> TASK DESCRIPTION:
Answer with one number only: how many lines in this material contain the word "pulse"?

> DATA LISTING:
<file path="design/flow/config.mk">
export PLATFORM = sky130hd
export DESIGN_NAME = money_clicker
export DESIGN_NICKNAME = money_clicker
export VERILOG_FILES = /design/flow/design.v
export SDC_FILE = /design/flow/constraint.sdc
export NUM_CORES = 4
export LEC_CHECK = 0
export CAP_MARGIN = 20
export CORE_MARGIN = 2
export CORE_UTILIZATION = 62
export GPL_ROUTABILITY_DRIVEN = 1
export HOLD_SLACK_MARGIN = 0.22
export PLACE_DENSITY_LB_ADDON = 0.21
export SETUP_SLACK_MARGIN = 5.0
export SLEW_MARGIN = 20
export TNS_END_PERCENT = 30
</file>
<file path="design/flow/constraint.sdc">
create_clock -name core_clock -period 36.5 [get_ports {clk}]
set_input_delay 7.3000 -clock core_clock [delete_from_list [all_inputs] [get_ports {clk}]]
set_output_delay 7.3000 -clock core_clock [all_outputs]
set_load 0.01 [all_outputs]
</file>
<file path="design/flow/design.v">
`timescale 1ns / 1ns
module hexDecoder(input [3:0]binIn, output [6:0]HEX);
	wire [0:3]c = binIn;
	assign HEX[0] = ((~c[0] & ~c[1] & ~c[2] & c[3]) | (~c[0] & c[1] & ~c[2] & ~c[3]) | (c[0] & ~c[1] & c[2] & c[3]) | (c[0] & c[1] & ~c[2] & c[3]));
	assign HEX[1] = ((~c[0] & c[1] & ~c[2] & c[3]) | (~c[0] & c[1] & c[2] & ~c[3]) | (c[0] & ~c[1] & c[2] & c[3]) | (c[0] & c[1] & ~c[2] & ~c[3])| (c[0] & c[1] & c[2] & ~c[3]) | (c[0] & c[1] & c[2] & c[3]));
	assign HEX[2] = ((~c[0] & ~c[1] & c[2] & ~c[3]) | (c[0] & c[1] & ~c[2] & ~c[3]) | (c[0] & c[1] & c[2] & ~c[3]) | (c[0] & c[1] & c[2] & c[3]));
	assign HEX[3] = ((~c[0] & ~c[1] & ~c[2] & c[3]) | (~c[0] & c[1] & ~c[2] & ~c[3]) | (~c[0] & c[1] & c[2] & c[3]) | (c[0] & ~c[1] & ~c[2] & c[3])| (c[0] & ~c[1] & c[2] & ~c[3]) | (c[0] & c[1] & c[2] & c[3]));
	assign HEX[4] = ((~c[0] & ~c[1] & ~c[2] & c[3]) | (~c[0] & ~c[1] & c[2] & c[3]) | (~c[0] & c[1] & ~c[2] & ~c[3]) | (~c[0] & c[1] & ~c[2] & c[3])| (~c[0] & c[1] & c[2] & c[3]) | (c[0] & ~c[1] & ~c[2] & c[3]));
	assign HEX[5] = ((~c[0] & ~c[1] & ~c[2] & c[3]) | (~c[0] & ~c[1] & c[2] & ~c[3]) | (~c[0] & ~c[1] & c[2] & c[3]) | (~c[0] & c[1] & c[2] & c[3])| (c[0] & c[1] & ~c[2] & c[3]));
	assign HEX[6] = ((~c[0] & ~c[1] & ~c[2] & ~c[3]) | (~c[0] & ~c[1] & ~c[2] & c[3]) | (~c[0] & c[1] & c[2] & c[3]) | (c[0] & c[1] & ~c[2] & ~c[3]));
endmodule
module binaryToBCD(
    binaryIn,
	Millions,
	HundredThousands,
	TenThousands,
	Thousands,
	Hundreds,
	Tens,
	Ones
    );
    input [39:0] binaryIn;
    output reg[3:0] Ones;
	output reg[3:0] Tens;
	output reg[3:0] Hundreds;
	output reg[3:0] Thousands;
	output reg[3:0] TenThousands;
	output reg[3:0] HundredThousands;
	output reg[3:0] Millions;
    integer i;   
     always @(binaryIn)
        begin
			Millions= 4'd0;
			HundredThousands= 4'd0;
			TenThousands= 4'd0;
			Thousands= 4'd0;
			Hundreds= 4'd0;
			Tens= 4'd0;
			Ones= 4'd0;
            for (i = 21; i >=0; i = i-1)  
            begin
				if(Millions>=5)
					Millions = Millions +3;
				if(HundredThousands>=5)
					HundredThousands = HundredThousands +3;
				if(TenThousands>=5)
					TenThousands = TenThousands +3;
				if(Thousands>=5)
					Thousands = Thousands +3;
				if(Hundreds>=5)
					Hundreds = Hundreds +3;
				if(Tens>=5)
					Tens = Tens +3;
				if(Ones>=5)
					Ones = Ones +3;
				Millions = Millions<<1;
				Millions[0] = HundredThousands[3];
				HundredThousands = HundredThousands<<1;
				HundredThousands[0] = TenThousands[3];
				TenThousands = TenThousands<<1;
				TenThousands[0] = Thousands[3];
				Thousands = Thousands<<1;
				Thousands[0] = Hundreds[3];
				Hundreds = Hundreds<<1;
				Hundreds[0] = Tens[3];
				Tens = Tens<<1;
				Tens[0] = Ones[3];
				Ones = Ones<<1;
				Ones[0] = binaryIn[i];
            end
        end     
endmodule
`timescale 1ns / 1ns
module prevData(clock, reset, received_data_en, received_data, prev_data);
	input clock, reset, received_data_en;
	input [7:0]received_data;
	output reg [7:0] prev_data;
	reg [7:0] current_data;
	always@(posedge clock)begin
		if(reset)begin
			prev_data <= 0;
			current_data <= 0;
		end
		else if(received_data_en)begin
			prev_data <= current_data;
			current_data <= received_data;
		end
		else
			prev_data <= 0;
	end
endmodule
`timescale 1ns / 1ns
module logicController(clock, reset, received_data, received_data_en, click, buy, one, two, three, four, five, six, seven, eight, selection, upgradeClick);
	input clock, reset, received_data_en;
	input [7:0]received_data;
	output reg click, buy, one, two, three, four, five, six, seven, eight, selection, upgradeClick;
	localparam IDLE = 0, CLICK = 1, BUY = 2, ONE = 3, TWO = 4, THREE = 5, FOUR = 6, FIVE = 7, SIX = 8, SEVEN = 9, EIGHT = 10, UPGRADECLICK = 11;
	reg [4:0] currentState;
	reg [4:0] nextState;
	always@(*)begin
		case(currentState)
			IDLE:	begin
						if(received_data_en)begin
							if(received_data == 'h29)
								nextState = CLICK;
							else if(received_data == 'h5A)
								nextState = BUY;
							else if(received_data == 'h16)
								nextState = ONE;
							else if(received_data == 'h1E)
								nextState = TWO;
							else if(received_data == 'h26)
								nextState = THREE;
							else if(received_data == 'h25)
								nextState = FOUR;
							else if(received_data == 'h2E)
								nextState = FIVE;
							else if(received_data == 'h36)
								nextState = SIX;
							else if(received_data == 'h3D)
								nextState = SEVEN;
							else if(received_data == 'h3E)
								nextState = EIGHT;
							else if(received_data == 'h21)
								nextState = UPGRADECLICK;
							else
								nextState = IDLE;
						end
						else
							nextState = IDLE;
					end		
			CLICK: nextState = IDLE;
			BUY: nextState = IDLE;
			ONE: nextState = IDLE;
			TWO: nextState = IDLE;
			THREE: nextState = IDLE;
			FOUR: nextState = IDLE;
			FIVE: nextState = IDLE;
			SIX: nextState = IDLE;
			SEVEN: nextState = IDLE;
			EIGHT: nextState = IDLE;
			UPGRADECLICK: nextState = IDLE;
			default: nextState = IDLE;
		endcase
	end
	always@(*)begin
		click = 0;
		buy = 0; 
		one = 0; 
		two = 0; 
		three = 0; 
		four = 0; 
		five = 0; 
		six = 0; 
		seven = 0; 
		eight = 0;
		selection = 0;
		upgradeClick = 0;
		case(currentState)
			CLICK: click = 1;
			BUY: buy = 1;
			ONE:	begin
						one = 1;
						selection = 1;
					end
			TWO:	begin
						two = 1;
						selection = 1;
					end
			THREE:begin
						three = 1;
						selection = 1;
					end
			FOUR:	begin
						four = 1;
						selection = 1;
					end
			FIVE: begin
						five = 1;
						selection = 1;
					end
			SIX:	begin
						six = 1;
						selection = 1;
					end
			SEVEN:begin 
						seven = 1;
						selection = 1;
					end
			EIGHT:begin 
						eight = 1;
						selection = 1;
					end
			UPGRADECLICK: upgradeClick = 1;
			default: begin
				click = 0;
				buy = 0; 
				one = 0; 
				two = 0; 
				three = 0; 
				four = 0; 
				five = 0; 
				six = 0; 
				seven = 0; 
				eight = 0;
				selection = 0;
				upgradeClick = 0;
			end
		endcase
	end
	always@(posedge clock)begin
		if(reset)
			currentState <= IDLE;
		else
			currentState <= nextState;
	end
endmodule
`timescale 1ns / 1ns
module logicDatapath(clock, reset, pulse, money, prev_data, selectedAsset, click, buy, upgradeClick, one, two, three, four, five, six, seven, eight);
	input clock, reset, pulse, click, buy, upgradeClick, one, two, three, four, five, six, seven, eight;
	input[7:0] prev_data;
	output reg [39:0] money;
	localparam ONE = 0, TWO = 1, THREE = 2, FOUR = 3, FIVE = 4, SIX = 5, SEVEN = 6, EIGHT = 7, BREAK = 'hF0;
	output reg [7:0] selectedAsset;
	reg[29:0] rate; 
	reg[29:0] clickRate;
	reg[29:0] clickRateCost;
	reg[23:0] assetCost[7:0];
	reg[23:0] assetRates[7:0];
	wire enoughMoney = (money>= assetCost[selectedAsset]);
	wire enoughMoneyClick = (money >= clickRateCost);
	always@(*)begin
			assetCost[ONE] = 10;
			assetCost[TWO] = 40;
			assetCost[THREE] = 250;
			assetCost[FOUR] = 2000;
			assetCost[FIVE] = 10000;
			assetCost[SIX] = 100000;
			assetCost[SEVEN] = 1000000;
			assetCost[EIGHT] = 10000000;
			assetRates[ONE] = 1;
			assetRates[TWO] = 5;
			assetRates[THREE] = 15;
			assetRates[FOUR] = 60;
			assetRates[FIVE] = 800;
			assetRates[SIX] = 10000;
			assetRates[SEVEN] = 50000;
			assetRates[EIGHT] = 500000;
	end
	always@(posedge clock)begin
		if(reset)
			selectedAsset <= ONE;
		else if(prev_data == BREAK)
			selectedAsset <= selectedAsset;
		else if(one)
			selectedAsset <= ONE;
		else if(two)
			selectedAsset <= TWO;
		else if(three)
			selectedAsset <= THREE;
		else if(four)
			selectedAsset <= FOUR;
		else if(five)
			selectedAsset <= FIVE;
		else if(six)
			selectedAsset <= SIX;
		else if(seven)
			selectedAsset <= SEVEN;
		else if(eight)
			selectedAsset <= EIGHT;
		else 
			selectedAsset <= selectedAsset;
	end
	always@(posedge clock)begin
		if(reset)
			money <= 10;
		else if(prev_data == BREAK)
			money <= money;
		else if(click)
			money <= money + clickRate;
		else if(buy && enoughMoney)
			money <= money - assetCost[selectedAsset];
		else if(upgradeClick && enoughMoneyClick)
			money <= money - clickRateCost;
		else if(pulse)
			money <= money + rate;
		else
			money <= money;
	end
	always@(posedge clock)begin
		if(reset)
			rate <= 0;
		else if(prev_data == BREAK)
			rate <= rate;
		else if(buy && enoughMoney)
			rate <= rate + assetRates[selectedAsset];
		else
			rate <= rate;
	end
	always@(posedge clock)begin
		if(reset)begin
			clickRate <= 1;
			clickRateCost <= 10;
		end
		else if(prev_data == BREAK)begin
			clickRate <= clickRate;
			clickRateCost <= clickRateCost;
		end
		else if(upgradeClick && enoughMoneyClick)begin
			clickRate <= clickRate * 2;
			clickRateCost <= clickRateCost * 2;
		end
		else begin 
			clickRate <= clickRate;
			clickRateCost <= clickRateCost;
		end
	end
endmodule
`timescale 1ns / 1ns
module money_clicker(clk, rst, key_data, key_valid, tick, money, asset, HEX0, HEX1, HEX2, HEX3, HEX4, HEX5);
	input clk;
	input rst;
	input [7:0] key_data;
	input key_valid;
	input tick;
	output [39:0] money;
	output [7:0] asset;
	output [6:0] HEX0, HEX1, HEX2, HEX3, HEX4, HEX5;
	wire [3:0] Millions;
	wire [3:0] HundredThousands;
	wire [3:0] TenThousands;
	wire [3:0] Thousands;
	wire [3:0] Hundreds;
	wire [3:0] Tens;
	wire [3:0] Ones;
	wire click, buy, upgradeClick, one, two, three, four, five, six, seven, eight;
	wire [7:0] prev_data;
	wire selection;
	binaryToBCD convert (money[39:0], Millions[3:0], HundredThousands[3:0], TenThousands[3:0], Thousands[3:0], Hundreds[3:0], Tens[3:0], Ones[3:0]);
	hexDecoder H0(Ones[3:0], HEX0);
	hexDecoder H1(Tens[3:0], HEX1);
	hexDecoder H2(Hundreds[3:0], HEX2);
	hexDecoder H3(Thousands[3:0], HEX3);
	hexDecoder H4(TenThousands[3:0], HEX4);
	hexDecoder H5(HundredThousands[3:0], HEX5);
	prevData prev(clk, rst, key_valid, key_data, prev_data);
	logicController control(clk, rst, key_data, key_valid, click, buy, one, two, three, four, five, six, seven, eight, selection, upgradeClick);
	logicDatapath datapath(clk, rst, tick, money, prev_data, asset, click, buy, upgradeClick, one, two, three, four, five, six, seven, eight);
endmodule
</file>
==> flow/design.v <==
`timescale 1ns / 1ps
`default_nettype none
module Debounce(
    input wire btn, 
    input wire clk, 
    output reg led
    );
    reg [15:0] counter;  
    wire TC;  
    always @(posedge clk) begin
        if(~btn) begin
            counter <= 0;  
        end
        else begin
            counter <= counter + 1; 
        end
    end
    assign TC = (counter == 65534);  
    always @(posedge clk) begin
        if(~btn) begin
            led <= 0;  
        end
        else if (TC) begin
            led <= 1;  
        end
        else
            led <= led;  
    end
endmodule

> RESPONSE AREA:
3